**Dataset entries:**
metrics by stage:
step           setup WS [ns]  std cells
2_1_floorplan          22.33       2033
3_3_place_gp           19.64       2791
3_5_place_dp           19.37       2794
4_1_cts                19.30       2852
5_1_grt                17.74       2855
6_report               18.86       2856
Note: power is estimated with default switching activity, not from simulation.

**What to produce:**
Start to finish, restate the records above word for word.

**Answer for this exercise:**
metrics by stage:
step           setup WS [ns]  std cells
2_1_floorplan          22.33       2033
3_3_place_gp           19.64       2791
3_5_place_dp           19.37       2794
4_1_cts                19.30       2852
5_1_grt                17.74       2855
6_report               18.86       2856
Note: power is estimated with default switching activity, not from simulation.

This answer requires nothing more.